One e-reader requires the extraction of 33 pounds of minerals. That includes trace amounts of exotic metals like columbite-tantalite, often mined in war-torn regions of Africa. But it’s mostly sand and gravel to build landfills; they hold all the waste from manufacturing wafer boards for the integrated circuits. An e-reader also requires 79 gallons of water to produce its batteries and printed wiring boards, and in refining metals like the gold used in trace quantities in the circuits.

A book made with recycled paper consumes about two-thirds of a pound of minerals. (Here again, the greatest mineral use is actually gravel, mainly for the roads used to transport materials throughout the supply chain.) And it requires just 2 gallons of water to make the pulp slurry that is then pressed and heat-dried to make paper.

FOSSIL FUELS The e-reader’s manufacture, along a vast supply chain of consumer electronics, is relatively energy-hungry, using 100 kilowatt hours of fossil fuels and resulting in 66 pounds of carbon dioxide.
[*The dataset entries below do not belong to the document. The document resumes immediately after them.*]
[config.mk]
export PLATFORM = sky130hd
export DESIGN_NAME = sevenseg_display_port
export DESIGN_NICKNAME = d
export VERILOG_FILES = /design/src/rtl/sevenseg_display_port.sv
export SDC_FILE = /design/constraint.sdc
export NUM_CORES = 1
export LEC_CHECK = 0
export BUFFER_PORTS_ARGS = -buffer_cell sky130_fd_sc_hd__buf_2
export CAP_MARGIN = 20
export CORE_MARGIN = 10
export CORE_UTILIZATION = 40
export CTS_BUF_LIST = sky130_fd_sc_hd__clkbuf_16
export DETAILED_ROUTE_END_ITERATION = 8
export PLACE_DENSITY = 0.58
export SETUP_SLACK_MARGIN = 0.5
export SYNTH_ARGS = -nofsm -noshare
export SYNTH_HDL_FRONTEND = slang
export SYNTH_SLANG_ARGS = --single-unit
[constraint.sdc]
create_clock -name clk -period 4.9 [get_ports clk]
set_input_delay 0.98 -clock clk [delete_from_list [all_inputs] [get_ports clk]]
set_output_delay 0.98 -clock clk [all_outputs]
set_load 0.02 [all_outputs]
For a single book, which, recycled or not, requires energy to form and dry the sheets, it’s just two kilowatt hours, and 100 times fewer greenhouse gases.

HEALTH The unit for comparison here is a “disability adjusted life-year,” the length of time someone loses to disability because of exposure to, say, toxic material released into the air, water and soil, anywhere along the line. For both the book and the e-reader, the main health impacts come from particulate emissions like nitrogen and sulfur oxides, which travel deep into our lungs, worsening asthma and chronic coughing and increasing the risk of premature death. The adverse health impacts from making one e-reader are estimated to be 70 times greater than those from making a single book.

If you order a book online and have it shipped 500 miles by air, that creates roughly the same pollution and waste as making the book in the first place. Driving five miles to the bookstore and back causes about 10 times the pollution and resource depletion as producing it. You’d need to drive to a store 300 miles away to create the equivalent in toxic impacts on health of making one e-reader — but you might do that and more if you drive to the mall every time you buy a new book.

If you like to read a book in bed at night for an hour or two, the light bulb will use more energy than it takes to charge an e-reader, which has a highly energy-efficient screen. But if you read in daylight, the advantage tips to a book.

If your e-reader ends up being “recycled” illegally so that workers, including children, in developing countries dismantle it by hand, they will be exposed to a range of toxic substances. If it goes through state-of-the-art procedures — for example, high-temperature incineration with the best emissions controls and metals recovery — the “disability adjusted life-year” count will be far less for workers.

If your book ends up in a landfill, its decomposition generates double the global warming emissions and toxic impacts on local water systems as its manufacture

………………………………………………………..

Some of this math is improving. More and more books are being printed with soy-based inks, rather than petroleum-based ones, on paper that is recycled or sourced from well-managed forests and that was produced at pulp mills that don’t use poisons like chlorine to whiten it. The electronics industry, too, is trying to reduce the use of toxic chemicals, and to improve working conditions and worker safety throughout its far-flung supply chains.

So, how many volumes do you need to read on your e-reader to break even?

With respect to fossil fuels, water use and mineral consumption, the impact of one e-reader payback equals roughly 40 to 50 books. When it comes to global warming, though, it’s 100 books; with human health consequences, it’s somewhere in between.

All in all, the most ecologically virtuous way to read a book starts by walking to your local library.